It feels so greedy asking for an exuberant amount of money in return. Asking for a small fee, a couple of thousand bells or a few NMT is more acceptable, but even then it feels weird. I never saw this back in NL, everyone would just offer to help and maybe ask for a hybrid, but not 300kt, etc, etc. I saw a few of these 'offers' but only for half of all the bells you made, at that point, it feels so pointless to even go to sell them on a high price island.


----------



## Katy88 (Apr 13, 2020)

I avoid any island with an entry fee and wouldn't charge one myself. I always tip when I visit somewhere (in NMTs usually, because I am broke!) because I think it's polite, but I'm not into requiring payment. Tom Nook is the only greedy capitalist in my game


----------



## Raz (Apr 13, 2020)

Katy88 said:


> I avoid any island with an entry fee and wouldn't charge one myself. I always tip when I visit somewhere (in NMTs usually, because I am broke!) because I think it's polite, but I'm not into requiring payment. *Tom Nook is the only greedy capitalist in my game*


Isn't it ironic that the same fanbase that always made jokes about how Tom Nook was evil because he's a greedy capitalist now has most of it's members acting in a way that would make Tom Nook look like the most charitable socialist leader in the world?


----------



## Lisha (Apr 13, 2020)

Thankfully, I've been able to sell for 500+ without dishing out a single bell or ticket. I'm not going to pay someone a fee to enter their island, because I didn't do that when my prices were just under 600. I was very happy to let people in to sell. I was also quite surprised at the greed, like people charging 1 million bells before you're even allowed to sell (sets my scam alarms off).

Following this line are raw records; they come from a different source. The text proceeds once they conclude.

**config.mk**
```make
export PLATFORM = sky130hd
export DESIGN_NAME = vector_alu
export DESIGN_NICKNAME = d
export VERILOG_FILES = /design/src/core_pkg.sv /design/src/vector_alu.sv
export SDC_FILE = /design/constraint.sdc
export NUM_CORES = 1
export LEC_CHECK = 0
export BUFFER_PORTS_ARGS = -buffer_cell sky130_fd_sc_hd__buf_2
export CORE_MARGIN = 3
export CORE_UTILIZATION = 40
export DETAILED_ROUTE_END_ITERATION = 8
export GPL_ROUTABILITY_DRIVEN = 0
export PLACE_DENSITY = 0.64
export SLEW_MARGIN = 20
export SYNTH_ARGS = -nofsm -noshare
export SYNTH_HDL_FRONTEND = slang
export SYNTH_SLANG_ARGS = --single-unit
```
**constraint.sdc**
```tcl
create_clock -name vclk -period 13.45
set_clock_uncertainty 0.15 [all_clocks]
set_input_delay 2.69 -clock vclk [all_inputs]
set_output_delay 2.69 -clock vclk [all_outputs]
set_load 0.005 [all_outputs]
```
**src/core_pkg.sv**
```systemverilog
package core_pkg;

    localparam int NUM_WARPS = 4;
    localparam int THREADS_PER_WARP = 4;
    localparam int DATA_WIDTH = 16;
    localparam int IADDR_WIDTH = 8;
    localparam int DADDR_WIDTH = 8;
    localparam int NUM_REGS = 16;
    localparam int REG_IDX_WIDTH = $clog2(NUM_REGS);
    localparam int WARP_IDX_WIDTH = $clog2(NUM_WARPS);

    // Read-only registers at the top of each lane's register space
    localparam int REG_BLOCK_DIM = 13;
    localparam int REG_BLOCK_ID = 14;
    localparam int REG_THREAD_ID = 15;

    typedef logic [DATA_WIDTH-1:0] data_t;
    typedef logic [IADDR_WIDTH-1:0] iaddr_t;
    typedef logic [DADDR_WIDTH-1:0] daddr_t;
    typedef logic [REG_IDX_WIDTH-1:0] reg_idx_t;
    typedef logic [WARP_IDX_WIDTH-1:0] warp_idx_t;

    typedef enum logic [3:0] {
        NOP   = 4'h0,
        ADD   = 4'h1,
        SUB   = 4'h2,
        MUL   = 4'h3,
        ADDI  = 4'h4,
        CONST = 4'h5,
        STORE = 4'h6,
        HALT  = 4'hf
    } opcode_t;

    typedef enum logic [2:0] {
        WARP_IDLE,
        WARP_FETCH,
        WARP_DECODE,
        WARP_EXECUTE,
        WARP_STORE,
        WARP_UPDATE,
        WARP_DONE
    } warp_state_t;

    typedef enum logic [1:0] {
        FETCH_IDLE,
        FETCH_REQUEST,
        FETCH_DONE
    } fetch_state_t;

    // Opcode sits in the top four bits of the word
    typedef struct packed {
        opcode_t  opcode;
        reg_idx_t rd;
        reg_idx_t rs1;
        reg_idx_t rs2;
        data_t    imm;
    } instruction_t;

    typedef struct packed {
        opcode_t  opcode;
        reg_idx_t rd;
        reg_idx_t rs1;
        reg_idx_t rs2;
        data_t    imm;
        logic     reg_write;
    } decoded_t;

    typedef struct packed {
        iaddr_t     base_address;
        logic [2:0] num_warps;
    } kernel_config_t;

    typedef struct packed {
        logic   valid;
        iaddr_t address;
    } imem_req_t;

    typedef data_t [THREADS_PER_WARP-1:0] lane_data_t;

    typedef struct packed {
        logic                               valid;
        daddr_t [THREADS_PER_WARP-1:0]      address;
        lane_data_t                         data;
    } store_req_t;

endpackage

```
**src/vector_alu.sv**
```systemverilog
`timescale 1ns/1ns

module vector_alu (
    input  core_pkg::decoded_t   decoded,
    input  core_pkg::lane_data_t rs1_data,
    input  core_pkg::lane_data_t rs2_data,
    output core_pkg::lane_data_t alu_out
);

    // One adder and multiplier per lane with a shared opcode
    always_comb begin
        for (int l = 0; l < core_pkg::THREADS_PER_WARP; l++) begin
            case (decoded.opcode)
                core_pkg::ADD:   alu_out[l] = rs1_data[l] + rs2_data[l];
                core_pkg::SUB:   alu_out[l] = rs1_data[l] - rs2_data[l];
                core_pkg::MUL:   alu_out[l] = rs1_data[l] * rs2_data[l];
                core_pkg::ADDI:  alu_out[l] = rs1_data[l] + decoded.imm;
                core_pkg::CONST: alu_out[l] = decoded.imm;
                default:         alu_out[l] = '0;
            endcase
        end
    end

endmodule

```
## After elaboration in Yosys (flattened, before gate mapping)

Index checks and enable logic that the tools add are counted.

- Flip-flop bits (word level): 0
- Word-level logic and storage cells: 25
- Output and inout bits: 64
- Input port bits: 161

- Multipliers: 4
- Muxes and demuxes: 4
- Eq/ne operators: 5
- Add/subtract/negate cells: 12

Operator list:

| operator | count |
|---|---|
| 16-bit one-hot mux with 5 select lines | 4 |
| 16-bit adder | 8 |
| 16-bit by 16-bit multiplier with 16-bit output | 4 |
| 16-bit subtractor | 4 |
| 4-bit by 2-bit == test with 1-bit output, second input constant | 2 |
| 4-bit by 3-bit == test with 1-bit output, second input constant | 2 |
| 4-bit by 1-bit == test with 1-bit output, second input constant | 1 |

## Logic depth before layout (Yosys ltp)

- Depth in word-level cells: 2
- Depth in mapped cells: 22
- Mapped depth without buffers: 20

## Worst setup path after synthesis

Ideal clock, no wire load.

- Kind: input port to output port
- From: in rs2_data[18] (netlist bit)
- To: out alu_out[30] (netlist bit)
- Path buffers: 2
- Arrival: 7.876 ns
- Stages on the path: 18
- Data required time: 10.610 ns
- Slack: 2.734 ns
- Cells stage by stage: clkbuf_1 > clkbuf_1 > nand2_1 > fa_1 > fa_1 > fa_1 > fa_1 > inv_1 > fa_1 > inv_1 > fa_1 > inv_1 > ha_1 > and4_1 > a2111oi_0 > a21oi_1 > xnor2_1 > o221ai_1

RTL lines:

| what | RTL line | RTL |
|---|---|---|
| start, declared | vector_alu.sv:6 | `input core_pkg::lane_data_t rs2_data,` |
| end, declared | vector_alu.sv:7 | `output core_pkg::lane_data_t alu_out` |

==> impl_metrics.py <==
metrics = {
    "setup_path": {
        "cp.required_ns": 10.61,
        "cp-start-kind": "input port",
        "crit_type": "input port to output pin",
        "path_max_fanout": 19,
        "worstPathArrival_ns": 8.43,
        "end_kind": "output pin",
    },
    "power_and_ir_drop": {
        "p_per_area_nw_per_um2": 160,
        "irDropWorstVdd_mv": 0.108,
        "power_leakage_nw": 11.1,
    },
    "yosys": {
        "avgSynthCellArea_um2": 7.76,
        "synthCells": 2712,
        "netlist_area_um2": 21100,
        "yosys_warnings": 0,
        "synth_cell_types": 52,
        "synth_nets": 3457,
        "synth_seq_area_share_pct": 0,
    },
    "global_route": {
        "grt_max_degree": 77,
        "grt_pass1_wl_mm": 110,
        "antenna_found_initial": 14,
        "first_global_vias": 20200,
        "overflow": 0,
        "grt_use_total_pct": 24.6,
    },
    "cells_and_area": {
        "final_area_um2": 22600,
        "drive_gt1_share_pct": 8.46,
        "final-seq-area_um2": 0,
        "n_fill_cell": 5190,
        "nFlopsAndLatches": 0,
        "nets": 3561,
        "clock_buffers": 0,
        "synthToLayoutAreaGrowth_pct": 7.36,
    },
    "floorplanning": {
        "die_area_um2": 55400,
        "core_region_area_um2": 51700,
        "die_y_um": 235,
        "die_w_um": 235,
        "io_pins": 225,
        "row_count": 83,
        "start_util_pct": 40.7,
    },
    "drt": {
        "avgViaCountPerCell": 5.58,
        "ant_nets": 0,
        "dr.first_iter.drc_count": 1440,
        "wirelength_mm": 69.3,
        "vias": 19500,
        "wl_per_cell_um": 19.8,
        "drc": 0,
        "firstDrtPassIters": 6,
    },
    "timing": {
        "finalSetupTns_ns": 0,
        "hold_viol": 0,
        "setup_viol": 0,
        "rsz0062_at_grt": "false",
        "relSlewSlack_pct": 26.0,
        "final_max_slew_viol_count": 0,
        "layout_min_cycle_time_ns": 11.27,
        "fmax_ghz": 0.0887,
        "fin_crit_sh_pct": 83.8,
        "whs_ns": 5.74,
        "worstMarginPinSlew_ns": 1.11,
    },
    "worst_hold_path": {
        "hold_end": "alu_out[32]",
        "min_from": "decoded[1]",
        "hold_path.class": "input port to output pin",
        "hold_depth": 4,
    },
    "placement": {
        "dp.final_hpwl_mm": 54.9,
        "place.port_buffers": 212,
        "detailed_place.area_um2": 22600,
    },
    "clock_tree": {
        "post_cts_resized": 0,
        "post_cts_buffers": 0,
        "cts_hold_buf": 0,
    },
    "outcome": {
        "outcome": "finished, final reports clean",
    },
    "job": {
        "maxCapViolCount": 0,
    },
}
cell usage after synthesis, types with 2 or more instances:
| cell type | number | area (um2) |
|---|---|---|
| nor2b_1 | 9 | 56.3 |
| and2_1 | 277 | 1730 |
| xor2_1 | 68 | 596 |
| or2_2 | 8 | 50.1 |
| o21ai_0 | 103 | 515 |
| or2b_1 | 2 | 15.0 |
| o21bai_1 | 9 | 67.6 |
| nor4_1 | 22 | 138 |
| nor2_1 | 92 | 345 |
| o211a_1 | 6 | 60.1 |
| clkbuf_1 | 114 | 428 |
| o221ai_1 | 37 | 324 |
| o211ai_1 | 19 | 143 |
| a221o_1 | 6 | 60.1 |
| a222oi_1 | 2 | 20.0 |
| or4_1 | 2 | 15.0 |
| o311ai_0 | 45 | 394 |
| o41a_1 | 2 | 22.5 |
| a221oi_1 | 3 | 26.3 |
| fa_1 | 324 | 6490 |
| a21oi_1 | 60 | 300 |
| nand3b_1 | 3 | 22.5 |
| a2111oi_0 | 4 | 35.0 |
| a31oi_1 | 7 | 43.8 |
| a21o_1 | 19 | 143 |
| inv_1 | 477 | 1790 |
| and4_1 | 3 | 26.3 |
| and3_1 | 11 | 68.8 |
| nand4_1 | 6 | 37.5 |
| o21a_1 | 15 | 113 |
| o31a_1 | 6 | 52.6 |
| ha_1 | 260 | 3250 |
| xnor2_1 | 136 | 1190 |
| a211oi_1 | 20 | 150 |
| nor3_1 | 61 | 305 |
| or3_1 | 13 | 81.3 |
| o41ai_1 | 6 | 52.6 |
| nand2b_1 | 17 | 106 |
| nand3_1 | 32 | 160 |
| a211o_1 | 8 | 70.1 |
| nand2_1 | 387 | 1450 |
placed cells by master (no fill, tap or decap), types with 37 or more instances in the layout:
master,Yosys,layout
a21oi_1,60,60
and2_1,277,277
buf_2,1,212
fa_1,324,324
ha_1,260,260
inv_1,477,477
nand2_1,387,387
nor2_1,92,90
nor3_1,61,59
o21ai_0,103,103
o221ai_1,37,37
o311ai_0,45,45
xnor2_1,136,136
xor2_1,68,68
routing by layer:
layer / up-vias / GRT usage (%) / part of all wire (%)
met3: 167 / 4.16 / 8.6
met5: - / 0 / 0.13
met2: 806 / 40.6 / 46
met1: 9585 / 33.3 / 42
met4: 18 / 7.01 / 3.3
li1: 8918 / - / -
critical path, cell delays in order:
cell and delay, ns:
buf_2 0.37, and2_1 0.22, fa_1 0.45, fa_1 0.50, ha_1 0.21, fa_1 0.48
inv_1 0.05, fa_1 0.49, fa_1 0.50, inv_1 0.04, ha_1 0.22, or3_1 0.36
o21ai_0 0.08, a21oi_1 0.08, and4_1 0.22, a2111oi_0 0.67, a21oi_1 0.18, xnor2_1 0.17
o221ai_1 0.27, buf_2 0.18
final cells by class:
cell class / count / area [um2] / area share, %
repair buffers: 218 / 1110 / 4.89
multi-input cells: 2119 / 18900 / 83.4
inverters: 477 / 1790 / 7.92
well taps: 680 / 851 / 3.76
diodes: 2 / 5.00 / 0.0221
through the flow:
step | utilization [%] | worst slack (ns) | power (mW) | std cells
4_1_cts | 43.7 | 2.18 | 3.62 | 3494
3_3_place_gp | 43.7 | 2.27 | 3.50 | 3494
5_1_grt | 43.7 | 1.93 | 4.12 | 3494
6_report | 43.7 | 2.18 | 3.61 | 3496
2_1_floorplan | - | 2.73 | 2.77 | 2712
3_5_place_dp | 43.7 | 2.18 | 3.59 | 3494
power by group:
part | switching, mW | internal, mW | total, mW
clock network | 0 | 0.0000000200 | 0.0000000200
logic | 2.01 | 1.60 | 3.61
registers | 0 | 0 | 0
kinds of logic (layout without fill, tap and decap cells):
| logic type | Yosys count | in the layout | synth area share, % |
|---|---|---|---|
| AND/OR/NAND/NOR | 950 | 950 | 22.2 |
| AO/OA/AOI/OAI | 381 | 381 | 12.5 |
| other | 0 | 2 | 0 |
| buffers and inverters | 593 | 695 | 10.6 |
| XOR/XNOR | 204 | 204 | 8.49 |
| adder cells (fa/ha/maj) | 584 | 584 | 46.3 |
how the worst max path moves through the flow:
stage / start / end / slack [ns]
finish: rs2_data[18] / alu_out[30] / 2.18
global route: rs2_data[18] / alu_out[30] / 1.93
CTS: rs2_data[18] / alu_out[30] / 2.18
detailed placement: rs2_data[17] / alu_out[30] / 2.18
global placement: rs2_data[4] / alu_out[14] / 2.27
floorplan: rs2_data[18] / alu_out[30] / 2.73
(Power assumes the default switching activity.)
### config.mk
export PLATFORM = sky130hd
export DESIGN_NAME = store_unit
export DESIGN_NICKNAME = d
export VERILOG_FILES = /design/src/core_pkg.sv /design/src/store_unit.sv
export SDC_FILE = /design/constraint.sdc
export NUM_CORES = 1
export LEC_CHECK = 0
export BUFFER_PORTS_ARGS = -buffer_cell sky130_fd_sc_hd__buf_2
export CAP_MARGIN = 0
export CORE_AREA = 2 2 102 104
export CTS_CLUSTER_DIAMETER = 150
export CTS_CLUSTER_SIZE = 20
export DETAILED_ROUTE_END_ITERATION = 16
export DIE_AREA = 0 0 104 106
export PLACE_DENSITY = 0.8
export SLEW_MARGIN = 15
export SYNTH_ARGS = -nofsm -noshare
export SYNTH_HDL_FRONTEND = slang
export SYNTH_SLANG_ARGS = --single-unit
### constraint.sdc
create_clock -name clk -period 18.7 [get_ports clk]
set_clock_uncertainty 0.2 [all_clocks]
set_input_delay 4.675 -clock clk [delete_from_list [all_inputs] [get_ports clk]]
set_output_delay 4.675 -clock clk [all_outputs]
set_load 0.005 [all_outputs]
### src/core_pkg.sv
package core_pkg;

    localparam int NUM_WARPS = 4;
    localparam int THREADS_PER_WARP = 4;
    localparam int DATA_WIDTH = 16;
    localparam int IADDR_WIDTH = 8;
    localparam int DADDR_WIDTH = 8;
    localparam int NUM_REGS = 16;
    localparam int REG_IDX_WIDTH = $clog2(NUM_REGS);
    localparam int WARP_IDX_WIDTH = $clog2(NUM_WARPS);

    // Read-only registers at the top of each lane's register space
    localparam int REG_BLOCK_DIM = 13;
    localparam int REG_BLOCK_ID = 14;
    localparam int REG_THREAD_ID = 15;

    typedef logic [DATA_WIDTH-1:0] data_t;
    typedef logic [IADDR_WIDTH-1:0] iaddr_t;
    typedef logic [DADDR_WIDTH-1:0] daddr_t;
    typedef logic [REG_IDX_WIDTH-1:0] reg_idx_t;
    typedef logic [WARP_IDX_WIDTH-1:0] warp_idx_t;

    typedef enum logic [3:0] {
        NOP   = 4'h0,
        ADD   = 4'h1,
        SUB   = 4'h2,
        MUL   = 4'h3,
        ADDI  = 4'h4,
        CONST = 4'h5,
        STORE = 4'h6,
        HALT  = 4'hf
    } opcode_t;

    typedef enum logic [2:0] {
        WARP_IDLE,
        WARP_FETCH,
        WARP_DECODE,
        WARP_EXECUTE,
        WARP_STORE,
        WARP_UPDATE,
        WARP_DONE
    } warp_state_t;

    typedef enum logic [1:0] {
        FETCH_IDLE,
        FETCH_REQUEST,
        FETCH_DONE
    } fetch_state_t;

    // Opcode sits in the top four bits of the word
    typedef struct packed {
        opcode_t  opcode;
        reg_idx_t rd;
        reg_idx_t rs1;
        reg_idx_t rs2;
        data_t    imm;
    } instruction_t;

    typedef struct packed {
        opcode_t  opcode;
        reg_idx_t rd;
        reg_idx_t rs1;
        reg_idx_t rs2;
        data_t    imm;
        logic     reg_write;
    } decoded_t;

    typedef struct packed {
        iaddr_t     base_address;
        logic [2:0] num_warps;
    } kernel_config_t;

    typedef struct packed {
        logic   valid;
        iaddr_t address;
    } imem_req_t;

    typedef data_t [THREADS_PER_WARP-1:0] lane_data_t;

    typedef struct packed {
        logic                               valid;
        daddr_t [THREADS_PER_WARP-1:0]      address;
        lane_data_t                         data;
    } store_req_t;

endpackage

### src/store_unit.sv
`timescale 1ns/1ns

module store_unit (
    input  logic                  clk,
    input  logic                  reset,
    input  core_pkg::warp_state_t current_state,
    input  core_pkg::decoded_t    decoded,
    input  core_pkg::lane_data_t  rs1_data,
    input  core_pkg::lane_data_t  rs2_data,
    input  logic                  dmem_ready,
    output core_pkg::store_req_t  dmem_store,
    output logic                  store_done
);

    always_ff @(posedge clk) begin
        if (reset) begin
            dmem_store.valid <= 1'b0;
            store_done <= 1'b0;
        end else begin
            store_done <= 1'b0;
            if (dmem_store.valid) begin
                if (dmem_ready) begin
                    dmem_store.valid <= 1'b0;
                    store_done <= 1'b1;
                end
            end else if (current_state == core_pkg::WARP_EXECUTE &&
                         decoded.opcode == core_pkg::STORE) begin
                // Captured as the warp moves into WARP_STORE
                dmem_store.valid <= 1'b1;
                for (int l = 0; l < core_pkg::THREADS_PER_WARP; l++) begin
                    dmem_store.address[l] <= core_pkg::daddr_t'(rs1_data[l] + decoded.imm);
                    dmem_store.data[l] <= rs2_data[l];
                end
            end
        end
    end

endmodule

---- Yosys cells after proc, flatten, opt, wreduce, memory -nomap -nowiden ----
Index checks and enable logic that the tools add are counted.
storage, ports and cells
  word-level logic and storage cells ...... 25
  output and inout bits ................... 98
  bits in registers ....................... 98
cells by class
  add/subtract/negate cells ............... 4
  bitwise logic cells ..................... 2
  reduce and logical (&&, ||, !) cells .... 3
  equal/unequal tests ..................... 2
  mux-type cells .......................... 4
operators by type and width
  kind                  count
  $mux W97              1
  $add A8 B8 Y8         4
  $eq A4 B3 Y1 const B  1
  $eq A3 B2 Y1 const B  1
  $mux W1               3
  $reduce_and A3 Y1     1
  $not A1 Y1            2
  $reduce_or A2 Y1      1
  $logic_and A1 B1 Y1   1

---- Logic depth before layout (Yosys ltp) ----
  word-level depth ........................ 4
  depth in mapped cells ................... 7

---- Least setup slack after synthesis ----
Ideal clock, no wire load.
  path kind ............................... input port to flip-flop
  start ................................... input decoded[29] (netlist name)
  end ..................................... register dmem_store[0] (netlist name) (enable)
  arrival time ............................ 11563 ps
  setup slack ............................. 6269 ps
  cell stages on the path ................. 3
  cells stage by stage .................... nor4bb_1 -> nand4b_1 -> nor3_1
on the way
  cells in the longest elaborated chain, start to end .. 3
RTL lines
  what                         line              text
  start: declaration           store_unit.sv:7   input core_pkg::decoded_t decoded,
  $eq A4 B3 Y1                 store_unit.sv:27  decoded.opcode == core_pkg::STORE) begin
  $logic_and A1 B1 Y1          store_unit.sv:26  end else if (current_state == core_pkg::WARP_EXECUTE &&
  $reduce_and A3 Y1 (no line)  n/a
  end: declaration             store_unit.sv:11  output core_pkg::store_req_t dmem_store,
No other way between the ends.
A chain may end at the register's enable or synchronous reset.

---- Worst setup path after layout ----
  start ................................... input decoded[2] (netlist name)
  end ..................................... register dmem_store[86] (netlist name) (data pin)
on the way
  cells in the longest elaborated chain, start to end .. 1
RTL lines
  what           line              text
  $add A8 B8 Y8  store_unit.sv:31  dmem_store.address[l] <= core_pkg::daddr_t'(rs1_data[l] + decoded.imm);
No other way between the ends.

==> summary.txt <==
STA
  • Min Hold Slack: 0.382 ns
  • FMAX: 0.157 GHz
  • Pins Over Slew Limit: 0
  • Endpoints failing setup: 0
  • Slew @ Worst Pin: 0.654 ns
  • Hold Vio Cnt, Final: 0
  • RSZ-0062 raised after global routing: no
  • Tcrit/Tclk final: 34.0%
  • Post-route minimum period: 6.36 ns
  • Setup tns final: 0 ns
  • Slew margin rel.: 56.4%

Clocking
  • H-tree levels: 3
  • Clk root buf: clkbuf_8
  • Clock sink count: 98
  • Worst-Skew Late Latency: 0.37 ns
  • Clock buffer depth: 2
  • Post-CTS sizing: 0
  • Worst-path clk slew: 0.10 ns
  • Total CTS buffers: 9
  • Hold_buf cts: 0
  • CTS tree: done
  • Setup bufs post-CTS: 0

Power
  • Worst VDD drop: 0.0290 mV
  • LEAKAGE: 2.44 nW
  • P per Cell Area: 80.7 nW/um^2

Setup path
  • Critical Path End Type: register
  • CP max stage delay: 0.50 ns
  • Crit-path cells: buf_2, inv_1, fa_1, nor2b_4, o31a_1, or4b_1, nand3_1
  • Crit path max-delay family: simple AND/OR/NAND/NOR gates
  • CP Data Required Time: 18.74 ns
  • Worst Path Buf+Inv: 2
  • Startpoint types: input pin
  • Critical setup path kind: in2reg
  • Critical path's slowest cell: or4b_1
  • CP max FO: 5
  • Worst EP arrival: 6.40 ns

Routing
  • Final wirelength: 11100 um
  • Final antenna-violating net count: 0
  • TritonRoute pass-1 iters: 4
  • Wire length per cell: 17.8 um
  • DR vias: 3123
  • Starting DRT DRC Count: 185
  • Avg Vias per Cell: 5.00
  • DRC viols: 0

Floorplanning
  • Die width: 104 um
  • Die Height: 106 um
  • Initial core utilization: 41.7%
  • Die area: 11000 sq um
  • Row cnt: 37
  • Num ports: 265
  • Core box area: 10000 sq um

Synthesis
  • Mean Syn Cell Area: 16.1 sq um
  • Register area share after synthesis: 70.0%
  • Async SR Flop Fraction: 0%
  • Ys flop type: edfxtp_1
  • Post-synth EDFFs: 96
  • Synth warn: 0
  • Synthesized instance count: 259
  • Yosys cell types: 32
  • Mapped cell area: 4170 sq um
  • Syn Nets: 458
  • Yosys reg bits: 98

Layout
  • Ratio of cells with drive above 1 in the final layout: 47.7%
  • Area growth syn-to-layout: 35.4%
  • # fillers: 818
  • Fin nets: 682
  • N_diodes: 0

Global route
  • Initial antenna violation count: 1
  • Largest net degree at the start of global routing: 56
  • Grt ovf: 0
  • First-pass GRT wire length: 16400 um
  • Gr usage total: 20.0%
  • Vias in the first global route: 3082

Placement
  • Post-DP HPWL: 8670 um
  • Placer Congestion: 0.946
  • Port bufs: 211

Outcome
  • Status: finished, final reports clean

Min path
  • Hold WC Path Type: reg2reg

Run
  • Max cap viols: 0
**config.mk**
```make
export PLATFORM = sky130hd
export DESIGN_NAME = warp_scheduler
export DESIGN_NICKNAME = d
export VERILOG_FILES = /design/src/core_pkg.sv /design/src/warp_scheduler.sv
export SDC_FILE = /design/constraint.sdc
export NUM_CORES = 1
export LEC_CHECK = 0
export ABC_CLOCK_PERIOD_IN_PS = 6700
export BUFFER_PORTS_ARGS = -buffer_cell sky130_fd_sc_hd__buf_2
export CAP_MARGIN = 10
export CORE_MARGIN = 3
export CORE_UTILIZATION = 55
export CTS_CLUSTER_DIAMETER = 100
export DETAILED_ROUTE_END_ITERATION = 10
export GPL_TIMING_DRIVEN = 0
export HOLD_SLACK_MARGIN = 0.03
export PLACE_DENSITY = 0.84
export SLEW_MARGIN = 20
export SYNTH_ARGS = -nofsm -noshare
export SYNTH_HDL_FRONTEND = slang
export SYNTH_SLANG_ARGS = --single-unit
```
**constraint.sdc**
```tcl
create_clock -name clk -period 6.7 [get_ports clk]
set_input_delay 0.335 -clock clk [delete_from_list [all_inputs] [get_ports clk]]
set_output_delay 0.335 -clock clk [all_outputs]
set_load 0.005 [all_outputs]
```
===== src/design/csr_unit.sv =====
`timescale 1ns/10ps
`include "csr_consts.svh"

module csr_unit #(
    parameter int CORE_ID = 0
) (
    input  logic                clk,
    input  logic                reset,

    // read_enable qualifies the read for the requester only
    input  logic                read_enable,
    input  csr_pkg::wid_t       read_wid,
    input  csr_pkg::tmask_t     read_tmask,
    input  csr_pkg::csr_addr_t  read_addr,
    output csr_pkg::xlen_t      read_data_ro,
    output csr_pkg::xlen_t      read_data_rw,
    output logic                read_addr_valid,

    input  logic                write_enable,
    input  csr_pkg::wid_t       write_wid,
    input  csr_pkg::csr_addr_t  write_addr,
    input  csr_pkg::xlen_t      write_data,

    input  logic                fpu_write_enable,
    input  csr_pkg::wid_t       fpu_write_wid,
    input  csr_pkg::fflags_t    fpu_write_fflags,
    input  csr_pkg::wid_t       fpu_read_wid,
    output csr_pkg::frm_t       fpu_read_frm,

    input  csr_pkg::perf_ctr_t  cycles,
    input  csr_pkg::perf_ctr_t  instret
);
    import csr_pkg::*;

    logic      wr_fflags;
    logic      wr_frm;
    logic      wr_fcsr;
    mach_sel_t wr_mach_sel;
    mach_idx_t rd_mach_idx;
    rd_class_t rd_class;
    fflags_t   rd_fflags;
    frm_t      rd_frm;
    xlen_t     rd_mach_data;

    csr_decode csr_decode_inst (
        .write_enable    (write_enable),
        .write_addr      (write_addr),
        .read_addr       (read_addr),
        .wr_fflags       (wr_fflags),
        .wr_frm          (wr_frm),
        .wr_fcsr         (wr_fcsr),
        .wr_mach_sel     (wr_mach_sel),
        .rd_mach_idx     (rd_mach_idx),
        .rd_class        (rd_class),
        .read_addr_valid (read_addr_valid)
    );

    csr_fcsr_bank csr_fcsr_bank_inst (
        .clk              (clk),
        .reset            (reset),
        .wr_fflags        (wr_fflags),
        .wr_frm           (wr_frm),
        .wr_fcsr          (wr_fcsr),
        .write_wid        (write_wid),
        .write_data       (write_data),
        .fpu_write_enable (fpu_write_enable),
        .fpu_write_wid    (fpu_write_wid),
        .fpu_write_fflags (fpu_write_fflags),
        .read_wid         (read_wid),
        .fpu_read_wid     (fpu_read_wid),
        .rd_fflags        (rd_fflags),
        .rd_frm           (rd_frm),
        .fpu_read_frm     (fpu_read_frm)
    );

    csr_mach_regs csr_mach_regs_inst (
        .clk          (clk),
        .reset        (reset),
        .wr_mach_sel  (wr_mach_sel),
        .write_data   (write_data),
        .rd_mach_idx  (rd_mach_idx),
        .rd_mach_data (rd_mach_data)
    );

    csr_read_mux #(
        .CORE_ID (CORE_ID)
    ) csr_read_mux_inst (
        .rd_class     (rd_class),
        .read_wid     (read_wid),
        .read_tmask   (read_tmask),
        .cycles       (cycles),
        .instret      (instret),
        .rd_fflags    (rd_fflags),
        .rd_frm       (rd_frm),
        .rd_mach_data (rd_mach_data),
        .read_data_ro (read_data_ro),
        .read_data_rw (read_data_rw)
    );

endmodule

It's kinda funny though. This game series is so cute and chill, but the stalk market is the antithesis of that.


----------



## Saga (Apr 13, 2020)

Does anyone have advice for finding a good Discord server, group, or forum? Like, what search terms or keywords I should be looking for? 

I tried googling (and looking on Discord) for 25+ and 30+ groups, thinking that other older players might be more relaxed and less profit-focused, but wasn't able to find anything. I'm happy to play with people of all ages, but really want a laid-back, friendly, generous group. Nook's Cranny just stresses me out, the way it is right now.


----------



## DubiousDelphine (Apr 13, 2020)

The only case i ever happened. I had 575 bells for turnips. I didn't really wanted fragments on anything or tips. But people were nice and gave tips anyway.
but i dont understand why fragements or gold nuggets


----------



## Raz (Apr 13, 2020)

Saga said:


> Does anyone have advice for finding a good Discord server, group, or forum? Like, what search terms or keywords I should be looking for?
> 
> I tried googling (and looking on Discord) for 25+ and 30+ groups, thinking that other older players might be more relaxed and less profit-focused, but wasn't able to find anything. I'm happy to play with people of all ages, but really want a laid-back, friendly, generous group. Nook's Cranny just stresses me out, the way it is right now.


If you find any, please, let me know, as I'm also trying to find something similar.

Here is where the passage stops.